Exploring Ebay Car Sales Data - Dataframe not sorting properly

So I’m on page 4 of the guided project.

I’m trying to remove high and low outliers from two columns in the dataframe.

To do this, I am plotting the series in a line chart so I can see where to slice the values.

This code works:

range_bool = autos["registration_year"].between(1980,2020)
final_distribution = autos[range_bool]
final_distribution["registration_year"].value_counts().sort_index().plot()

I get a nice sorted line chart. Hooray!

BUT…

This code does not work:

price_bool = autos["price"].between(1000,30000)
final_price_distribution = autos[price_bool]
final_price_distribution["price"].value_counts().sort_index().plot()

I get a line chart with lots of 0 values and only approximate sorting.

And this definitely doesn’t work:

price_bool = autos["price"].between(1000,30000)
final_price_distribution = autos[price_bool]
final_price_distribution["price"].sort_values().plot(kind='line')

The difference is obviously that the “registration_year” data has a much smaller range of values than the “price” series. But I would still expect the sort to work properly.

Many thanks - all help appreciated!

James

This is a bit difficult to answer without looking at the charts and the rest of your code and without more details.

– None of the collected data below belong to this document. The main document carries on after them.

--- src/logic/frx_pkg.sv ---
// constants and types shared by the fault recovery and indicator logic
// What this block does
// RULE_01: enable low longer than 1 ms enters sleep, overriding all but undervoltage.
// RULE_02: host recovery pulse on enable lasts 10 to 200 us, typically 20 us; code accepts any low from 10 us up to the 1 ms sleep length.
// RULE_03: auto-recovering faults resume operation only after rail soft-starts finish.
// RULE_04: latched-block faults keep drivers blocked until enable pulse or clear write.
// RULE_05: full-recovery faults also release the fault output on that same event.
// RULE_06: overcurrent auto-retry keeps drivers blocked until the retry delay expires; code also unblocks on an earlier clear event.
// RULE_07: retry delay expiry releases the fault output and clears the status bit.
// RULE_08: report-only holds fault output low until clear event and fault gone.
// RULE_09: thermal warning status clears itself once rails are up and no other fault.
// RULE_10: thermal warning alone never blocks drivers or disturbs supplies.
// RULE_11: fault output is open-drain, active low, pulled low on any fault; code skips warnings under CFG_OTW_SILENT and overcurrent under FRX_OC_NONE.
// RULE_12: fault output releases only when all faults gone and rails started; code also releases during a silenced warning or FRX_OC_NONE overcurrent.
// RULE_13: fault output latches only for the two overcurrent faults.
// RULE_14: enable toggle or clear bit write releases fault output if fault gone.
// RULE_15: fault output carries a deglitch of about 1 us.
// RULE_16: host stops on fault output low and resumes once it is released.
package frx_pkg;
    localparam int CLK_MHZ = 250;
    localparam int SLEEP_US = 1000;
    localparam int SLEEP_CYC = SLEEP_US * CLK_MHZ;
    localparam int PULSE_MIN_US = 10;
    localparam int PULSE_MIN_CYC = PULSE_MIN_US * CLK_MHZ;
    localparam int DEGLITCH_US = 1;
    localparam int DEGLITCH_CYC = DEGLITCH_US * CLK_MHZ;
    localparam int RETRY_US = 1000;
    localparam int RETRY_CYC = RETRY_US * CLK_MHZ;
    localparam int CNT_W = 20;
    // register byte addresses
    localparam logic [3:0] ADDR_CTRL = 4'h0;
    localparam logic [3:0] ADDR_STATUS = 4'h4;
    localparam logic [3:0] ADDR_CONFIG = 4'h8;
    // control register fields
    localparam int CTRL_CLEAR_FAULT_BIT = 0;
    // config register fields
    localparam int CFG_OC_MODE_LO = 0;
    localparam int CFG_OTW_SILENT = 2;
    localparam logic [31:0] CFG_RESET = 32'h0000_0000;
    // status bit positions
    localparam int ST_DS_OC = 0;
    localparam int ST_SENSE_OC = 1;
    localparam int ST_OTW = 2;
    localparam int ST_BLOCK = 3;
    localparam int ST_OTHER = 4;
    localparam int ST_FAULT_PIN = 5;
    localparam int ST_SLEEP = 6;
    localparam int ST_RETRY = 7;
    // overcurrent handling option
    typedef enum logic [1:0] {
        FRX_OC_LATCH = 2'h0,
        FRX_OC_RETRY = 2'h1,
        FRX_OC_REPORT = 2'h2,
        FRX_OC_NONE = 2'h3
    } frx_oc_mode_t;
    // bus slave states
    typedef enum logic [1:0] {
        FRX_BUS_IDLE = 2'h1,
        FRX_BUS_ACK = 2'h2
    } frx_bus_t;
endpackage

--- src/logic/frx_timer_if.sv ---
// interface between the top logic and the timer module
`timescale 1ns/1ns
`default_nettype none
interface frx_timer_if;
    logic run;
    logic [19:0] limit;
    logic done;
    modport owner (output run, output limit, input done);
    modport timer (input run, input limit, output done);
endinterface
`default_nettype wire

--- src/logic/frx_timer.sv ---
// reusable up-counter that flags when a running level outlasts its limit
`timescale 1ns/1ns
`default_nettype none
module frx_timer
    import frx_pkg::*;
(
    // clock and reset
    input wire logic core_clk_in,
    input wire logic rst_n_in,
    // control
    frx_timer_if.timer tif
);
    logic [CNT_W-1:0] count;

    // counts while run is high, restarts the moment run drops
    always_ff @(posedge core_clk_in or negedge rst_n_in)
    begin
        if (!rst_n_in)
        begin
            count <= '0;
            tif.done <= 1'b0;
        end
        else if (!tif.run)
        begin
            count <= '0;
            tif.done <= 1'b0;
        end
        else
        begin
            if (count != tif.limit)
                count <= count + 20'h00001;
            tif.done <= (count == tif.limit);
        end
    end
endmodule // frx_timer
`default_nettype wire

--- src/logic/frx_fault_recovery.sv ---
// fault recovery and fault indicator logic with avalon register slave
//
// The register addresses and the Avalon-MM register port are this design's own decisions.
`timescale 1ns/1ns
`default_nettype none
module frx_fault_recovery
    import frx_pkg::*;
(
    // clock and reset
    input wire logic core_clk_in,
    input wire logic rst_n_in,
    // pins and fault sources (asynchronous)
    input wire logic enable_pin_in,
    input wire logic drain_source_overcurrent_in,
    input wire logic sense_overcurrent_in,
    input wire logic overtemp_warning_in,
    input wire logic other_fault_in,
    input wire logic core_supply_undervoltage_in,
    input wire logic rails_ready_in,
    // avalon-mm slave
    input wire logic [3:0] avs_address_in,
    input wire logic avs_read_in,
    input wire logic avs_write_in,
    input wire logic [31:0] avs_writedata_in,
    output logic [31:0] avs_readdata_out,
    output logic avs_waitrequest_out,
    // driver and power control
    output logic drivers_blocked_out,
    output logic sleep_out,
    output logic soft_start_req_out,
    // open-drain fault line, enable high pulls low
    output logic fault_indicator_low_out,
    output logic fault_indicator_low_oe_out
);
    // two-flop synchronisers for all asynchronous inputs
    localparam int NS = 7;
    // enable idles high; resetting its stages high keeps the edge
    // detector and the sleep timer quiet while reset lets go
    localparam logic [NS-1:0] SYNC_IDLE = 7'h01;
    logic [NS-1:0] sync_a;
    logic [NS-1:0] sync_b;
    logic [NS-1:0] raw_in;
    assign raw_in = {rails_ready_in, core_supply_undervoltage_in,
        other_fault_in, overtemp_warning_in, sense_overcurrent_in,
        drain_source_overcurrent_in, enable_pin_in};

    genvar gi;
    generate
        for (gi = 0; gi < NS; gi++)
        begin : g_sync
            always_ff @(posedge core_clk_in or negedge rst_n_in)
            begin
                if (!rst_n_in)
                begin
                    sync_a[gi] <= SYNC_IDLE[gi];
                    sync_b[gi] <= SYNC_IDLE[gi];
                end
                else
                begin
                    sync_a[gi] <= raw_in[gi];
                    sync_b[gi] <= sync_a[gi];
                end
            end
        end
    endgenerate

    logic en_s, ds_oc, sn_oc, overtemp_warning_flag, oth, uv, rails_ok;
    assign {rails_ok, uv, oth, overtemp_warning_flag, sn_oc, ds_oc, en_s} = sync_b;

    // software registers
    logic [31:0] cfg;
    logic clr_pulse;
    frx_oc_mode_t oc_mode;
    logic otw_silent;
    assign oc_mode = frx_oc_mode_t'(cfg[CFG_OC_MODE_LO +: 2]);
    assign otw_silent = cfg[CFG_OTW_SILENT];

    // enable pin: low-level timers for sleep and pulse width
    frx_timer_if sleep_tif ();
    frx_timer_if pulse_tif ();
    assign sleep_tif.run = !en_s;
    assign sleep_tif.limit = CNT_W'(SLEEP_CYC - 1);
    assign pulse_tif.run = !en_s && !pulse_tif.done;
    assign pulse_tif.limit = CNT_W'(PULSE_MIN_CYC - 1);

    frx_timer u_sleep_timer (
        .core_clk_in(core_clk_in),
        .rst_n_in(rst_n_in),
        .tif(sleep_tif)
    );

    // pulse timer done lasts one cycle; pulse_long keeps it until the pin rises
    logic pulse_long;
    frx_timer u_pulse_timer (
        .core_clk_in(core_clk_in),
        .rst_n_in(rst_n_in),
        .tif(pulse_tif)
    );

    logic en_prev;
    logic sleeping;
    // latches qualified width; a pulse past sleep length is a wake, not a clear
    always_ff @(posedge core_clk_in or negedge rst_n_in)
    begin
        if (!rst_n_in)
            pulse_long <= 1'b0;
        else if (en_s)
            pulse_long <= 1'b0;
        else if (pulse_tif.done)
            pulse_long <= 1'b1;
    end

    // previous synced enable for rising edge detection
    always_ff @(posedge core_clk_in or negedge rst_n_in)
    begin
        if (!rst_n_in)
            en_prev <= 1'b1;
        else
            en_prev <= en_s;
    end

    // enable rising edge after a qualified low pulse
    logic en_clear;
    assign en_clear = en_s && !en_prev && pulse_long && !sleeping; // RULE_02

    // sleep entry and wake; undervoltage still handled while asleep
    always_ff @(posedge core_clk_in or negedge rst_n_in)
    begin
        if (!rst_n_in)
            sleeping <= 1'b0;
        else if (sleep_tif.done)
            sleeping <= 1'b1; // RULE_01
        else if (en_s)
            sleeping <= 1'b0;
    end

    logic clear_evt;
    assign clear_evt = en_clear || clr_pulse; // RULE_14

    // latched status and blocking state
    logic ds_st, sn_st, otw_st, oth_st, block, oc_hold, retry_run;
    logic oc_now;
    assign oc_now = ds_oc || sn_oc;
    logic retry_done;
    frx_timer_if retry_tif ();
    assign retry_tif.run = retry_run;
    assign retry_tif.limit = CNT_W'(RETRY_CYC - 1);
    frx_timer u_retry_timer (
        .core_clk_in(core_clk_in),
        .rst_n_in(rst_n_in),
        .tif(retry_tif)
    );
    assign retry_done = retry_tif.done;

    // overcurrent status bits: set wins over any clear
    always_ff @(posedge core_clk_in or negedge rst_n_in)
    begin
        if (!rst_n_in)
        begin
            ds_st <= 1'b0;
            sn_st <= 1'b0;
        end
        else
        begin
            if (ds_oc)
                ds_st <= 1'b1;
            else if (clear_evt || retry_done)
                ds_st <= 1'b0; // RULE_07
            if (sn_oc)
                sn_st <= 1'b1;
            else if (clear_evt || retry_done)
                sn_st <= 1'b0; // RULE_04
        end
    end

    // other faults: auto-recovering rails, status cleared by clear event
    always_ff @(posedge core_clk_in or negedge rst_n_in)
    begin
        if (!rst_n_in)
            oth_st <= 1'b0;
        else if (oth || uv)
            oth_st <= 1'b1;
        else if (clear_evt)
            oth_st <= 1'b0; // RULE_04
    end

    // thermal warning clears itself once rails up and nothing else active
    always_ff @(posedge core_clk_in or negedge rst_n_in)
    begin
        if (!rst_n_in)
            otw_st <= 1'b0;
        else if (overtemp_warning_flag)
            otw_st <= 1'b1;
        else if (rails_ok && !oc_now && !oth && !uv)
            otw_st <= 1'b0; // RULE_09
    end

    // driver blocking: warning alone never blocks
    always_ff @(posedge core_clk_in or negedge rst_n_in)
    begin
        if (!rst_n_in)
        begin
            block <= 1'b0;
            retry_run <= 1'b0;
        end
        else
        begin
            if (oc_now && (oc_mode == FRX_OC_LATCH || oc_mode == FRX_OC_RETRY))
                block <= 1'b1; // RULE_06
            else if (oth || uv)
                block <= 1'b1;
            else if (oc_mode == FRX_OC_RETRY && retry_done)
                block <= 1'b0; // RULE_06
            else if (clear_evt && rails_ok)
                block <= 1'b0; // RULE_04
            // retry delay restarts while the fault persists; a lone
            // thermal warning never holds it back
            retry_run <= (oc_mode == FRX_OC_RETRY) && block && !oc_now
                && !retry_done && !oth && !uv; // RULE_10
        end
    end

    // latched fault-line hold for the two overcurrent faults
    always_ff @(posedge core_clk_in or negedge rst_n_in)
    begin
        if (!rst_n_in)
            oc_hold <= 1'b0;
        else if (oc_now && oc_mode != FRX_OC_NONE)
            oc_hold <= 1'b1; // RULE_13
        else if (retry_done)
            oc_hold <= 1'b0; // RULE_07
        else if (clear_evt)
            oc_hold <= 1'b0; // RULE_05 RULE_08
    end

    // raw request to pull the fault line low
    logic pull_req;
    assign pull_req = oc_hold || oth || uv || !rails_ok
        || (otw_st && !otw_silent); // RULE_11 RULE_12

    // deglitch: line follows request only after it stands steady ~1 us
    logic [CNT_W-1:0] dg_cnt;
    logic line_low;
    always_ff @(posedge core_clk_in or negedge rst_n_in)
    begin
        if (!rst_n_in)
        begin
            dg_cnt <= '0;
            line_low <= 1'b0;
        end
        else if (pull_req == line_low)
            dg_cnt <= '0;
        else if (dg_cnt == CNT_W'(DEGLITCH_CYC - 1))
        begin
            dg_cnt <= '0;
            line_low <= pull_req; // RULE_15
        end
        else
            dg_cnt <= dg_cnt + 20'h00001;
    end

    // pin and control outputs, all from flops
    always_ff @(posedge core_clk_in or negedge rst_n_in)
    begin
        if (!rst_n_in)
        begin
            fault_indicator_low_out <= 1'b0;
            fault_indicator_low_oe_out <= 1'b0;
            drivers_blocked_out <= 1'b0;
            sleep_out <= 1'b0;
            soft_start_req_out <= 1'b0;
        end
        else
        begin
            fault_indicator_low_out <= 1'b0;
            fault_indicator_low_oe_out <= line_low; // RULE_11
            drivers_blocked_out <= block || sleeping || !rails_ok; // RULE_03
            sleep_out <= sleeping;
            soft_start_req_out <= !rails_ok && !sleeping; // RULE_03
        end
    end

    // avalon slave: one wait cycle, answer on the second
    frx_bus_t bus;
    logic [31:0] status_word;
    always_comb
    begin
        status_word = 32'h0000_0000;
        status_word[ST_DS_OC] = ds_st;
        status_word[ST_SENSE_OC] = sn_st;
        status_word[ST_OTW] = otw_st;
        status_word[ST_BLOCK] = block;
        status_word[ST_OTHER] = oth_st;
        status_word[ST_FAULT_PIN] = line_low;
        status_word[ST_SLEEP] = sleeping;
        status_word[ST_RETRY] = retry_run;
    end

    always_ff @(posedge core_clk_in or negedge rst_n_in)
    begin
        if (!rst_n_in)
        begin
            bus <= FRX_BUS_IDLE;
            avs_waitrequest_out <= 1'b1;
            avs_readdata_out <= 32'h0000_0000;
            cfg <= CFG_RESET;
            clr_pulse <= 1'b0;
        end
        else
        begin
            clr_pulse <= 1'b0;
            unique case (bus)
                FRX_BUS_IDLE:
                begin
                    if (avs_read_in || avs_write_in)
                    begin
                        bus <= FRX_BUS_ACK;
                        avs_waitrequest_out <= 1'b0;
                        unique case (avs_address_in)
                            ADDR_STATUS: avs_readdata_out <= status_word;
                            ADDR_CONFIG: avs_readdata_out <= cfg;
                            default: avs_readdata_out <= 32'h0000_0000;
                        endcase
                    end
                end
                FRX_BUS_ACK:
                begin
                    bus <= FRX_BUS_IDLE;
                    avs_waitrequest_out <= 1'b1;
                    // writes land here, at the edge the master sees
                    // waitrequest low; the request still stands now
                    if (avs_write_in && avs_address_in == ADDR_CTRL)
                        clr_pulse <= avs_writedata_in[CTRL_CLEAR_FAULT_BIT]; // RULE_14
                    if (avs_write_in && avs_address_in == ADDR_CONFIG)
                        cfg <= {29'h0, avs_writedata_in[2:0]};
                end
                default:
                begin
                    bus <= FRX_BUS_IDLE;
                    avs_waitrequest_out <= 1'b1;
                end
            endcase
        end
    end
endmodule // frx_fault_recovery
`default_nettype wire

--- config.mk ---
export PLATFORM = sky130hd
export DESIGN_NAME = frx_fault_recovery
export DESIGN_NICKNAME = d
export VERILOG_FILES = /design/src/logic/frx_pkg.sv /design/src/logic/frx_timer_if.sv /design/src/logic/frx_timer.sv /design/src/logic/frx_fault_recovery.sv
export SDC_FILE = /design/constraint.sdc
export NUM_CORES = 1
export LEC_CHECK = 0
export BUFFER_PORTS_ARGS = -buffer_cell sky130_fd_sc_hd__buf_2
export CAP_MARGIN = 20
export CORE_MARGIN = 2
export CORE_UTILIZATION = 59
export DETAILED_ROUTE_END_ITERATION = 10
export PLACE_DENSITY = 0.8
export SLEW_MARGIN = 20
export SYNTH_ARGS = -nofsm -noshare
export SYNTH_HDL_FRONTEND = slang
export SYNTH_HIERARCHICAL = 1
export SYNTH_SLANG_ARGS = --single-unit
export TNS_END_PERCENT = 50
--- constraint.sdc ---
create_clock -name core_clk_in -period 2.1 [get_ports core_clk_in]
set_input_delay 0.105 -clock core_clk_in [delete_from_list [all_inputs] [get_ports core_clk_in]]
set_output_delay 0.105 -clock core_clk_in [all_outputs]
set_load 0.05 [all_outputs]
=== Word level (Yosys, flattened, before mapping) ===
Index checks and enable logic that the tools add are counted.

* Flip-flop bits (word level): 151
* Logic and storage cells: 154
* Output and inout bits: 38
* Input port bits: 47

* Equality and inequality tests: 17
* Bitwise gates (word level): 1
* Reductions and logical operators: 56
* Add/subtract/negate cells: 4
* Muxes and demuxes: 35

{| class="wikitable"
|+ Operators with widths
! kind !! number
|-
| $mux W20 || 8
|-
| $add A20 B1 Y20 const B || 4
|-
| $eq A20 B18 Y1 const B || 2
|-
| $ne A20 B18 Y1 const B || 2
|-
| $mux W1 || 24
|-
| $eq A20 B12 Y1 const B || 1
|-
| $eq A20 B8 Y1 const B || 1
|-
| $logic_and A1 B1 Y1 || 20
|-
| $ne A20 B12 Y1 const B || 1
|-
| $pmux W8 S2 || 1
|-
| $reduce_bool A2 Y1 || 7
|-
| $logic_or A1 B1 Y1 || 12
|-
| $logic_not A1 Y1 || 10
|-
| $ne A2 B2 Y1 const B || 3
|-
| $reduce_and A2 Y1 || 3
|-
| $eq A2 B1 Y1 const B || 2
|-
| $eq A4 B3 Y1 const B || 1
|-
| $eq A4 B4 Y1 const B || 1
|-
| $logic_not A4 Y1 || 1
|-
| $mux W2 || 2
|-
| $reduce_bool A4 Y1 || 1
|-
| $reduce_bool A3 Y1 || 1
|-
| $eq A2 B2 Y1 const B || 1
|-
| $logic_not A2 Y1 || 1
|-
| 3 further kinds || 3
|}

=== Logic depth before layout (Yosys ltp) ===
Gate-level depths: netlist of the first run.

* Word-level depth: 10
* Depth in mapped cells: 8
* Mapped depth without buffers: 6

=== Hierarchy ===
The synthesis of the first run kept the hierarchy.

{| class="wikitable"
|+ Modules (own cells, without submodules)
! module !! area an instance (um^2) !! cells an instance !! seq. area each (um^2) !! instances
|-
| frx_timer || 1540.2 || 173 || 525.5 || 3
|-
| frx_fault_recovery || 2725.1 || 237 || 1581.5 || 1
|}

=== Worst setup path after synthesis of the first run ===
No wires, ideal clock.

* Path kind: flip-flop to flip-flop
* Start: register bus[0]
* End: register avs_readdata_out[0]
* Cell stages (with the launch flop): 4
* Buffers on the path: 0
* Library setup time: 68 ps
* Arrival time: 1808 ps
* Slack: 224 ps
* Cells stage by stage: dfstp_2 o211ai_1 nor4_1 a221o_1

* Cells in the longest elaborated chain, start to end: 2

{| class="wikitable"
|+ Ends and longest elaborated chain
! element !! line !! source
|-
| start, declared || frx_fault_recovery.sv:284 || <nowiki>frx_bus_t bus;</nowiki>
|-
| start signal, assigned || frx_fault_recovery.sv:303 || <nowiki>bus <= FRX_BUS_IDLE;</nowiki>
|-
| start signal, assigned || frx_fault_recovery.sv:317 || <nowiki>bus <= FRX_BUS_ACK;</nowiki>
|-
| start signal, assigned || frx_fault_recovery.sv:328 || <nowiki>bus <= FRX_BUS_IDLE;</nowiki>
|-
| $eq A2 B1 Y1 || frx_fault_recovery.sv:312 || <nowiki>unique case (bus)</nowiki>
|-
| $reduce_and A2 Y1 (no source line) || -- ||
|-
| end signal, assigned || frx_fault_recovery.sv:320 || <nowiki>ADDR_STATUS: avs_readdata_out <= status_word;</nowiki>
|-
| end signal, assigned || frx_fault_recovery.sv:321 || <nowiki>ADDR_CONFIG: avs_readdata_out <= cfg;</nowiki>
|-
| end, declared || frx_fault_recovery.sv:25 || <nowiki>output logic [31:0] avs_readdata_out,</nowiki>
|}

Every way passes these cells.
A chain may end at the register's enable or synchronous reset.

=== Worst setup path after layout of the first run ===
* Start: register u_retry_timer.count[4]
* End: register u_retry_timer.count[16]

* Cells in the longest elaborated chain, start to end: 3
* Elaborated cells between the ends (all ways): 5
* Those cells by class: 1 x add/sub; 2 x eq/ne; 2 x mux

{| class="wikitable"
|+ Ends and longest elaborated chain
! element !! line !! source
|-
| start, declared || frx_timer.sv:13 || <nowiki>logic [CNT_W-1:0] count;</nowiki>
|-
| start signal, assigned || frx_timer.sv:31 || <nowiki>count <= count + 20'h00001;</nowiki>
|-
| $add A20 B1 Y20 || frx_timer.sv:31 ||
|-
| $mux W20 || frx_timer.sv:30 || <nowiki>if (count != tif.limit)</nowiki>
|-
| $mux W20 || frx_timer.sv:23 || <nowiki>else if (!tif.run)</nowiki>
|}

Several ways; a longest one is shown, not always the timed one. The select of a mux whose other input is x is not followed.

==> results of run 1 <==
## cells in the mapped netlist, types with 5 or more instances
master    count
a211oi_1      7
a32oi_1      15
clkbuf_1     27
buf_2        12
dfrtp_1     122
a21o_1        5
a22o_1        5
a31oi_1      42
ha_1          5
or2_2         9
or4_1         6
nor4_1       28
o41ai_1      28
nand2_1      40
inv_1        19
and2_1       24
or3_1        11
o21ai_0      19
nor3b_1       5
nor3_1       33
and3_2        6
nand3_1      36
and3_1       17
xnor2_1      25
o21ai_1       5
buf_4        25
xor2_1       49
nor2_1       29
nand4_1      27
nand4b_1      5
o41ai_2       9
## worst max-delay path, cell delays in order, from the launching register on
cell and delay (ns):
dfrtp_1 0.49, nand4_2 0.25, buf_4 0.21, nor3_1 0.26, buf_4 0.19, nand2_1 0.08, a32oi_1 0.24, o41ai_1 0.14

Because when I try to modify your code a bit so that I can run it in my project for the second piece of code you share, I get the following chart -

image

And I am not entirely sure whether it’s correct or not, and/or what you expect it to be. This could very well be because I haven’t worked on the project in a long time to be sure either of what’s expected in this case.

It would help if you added more details clarifiying your questions.

Thank you!

I got the same result.

The issue is more that this is clearly 1. not a line chart, 2. not sorted.

The dataset is a series of integers between x and y where x > 0.

I would expect the series to match some kind of normal curve distribution.

Even if there is no curve, it should be a smooth line with a consistent gradient, not a jagged unsorted bar.

image

A similar series from the same dataset looks like this. Albeit, there is less variation in the value_counts().
image

But the important thing is, it’s a line chart and it’s sorted.

I’m missing something obvious, I know, but it’s eluding me.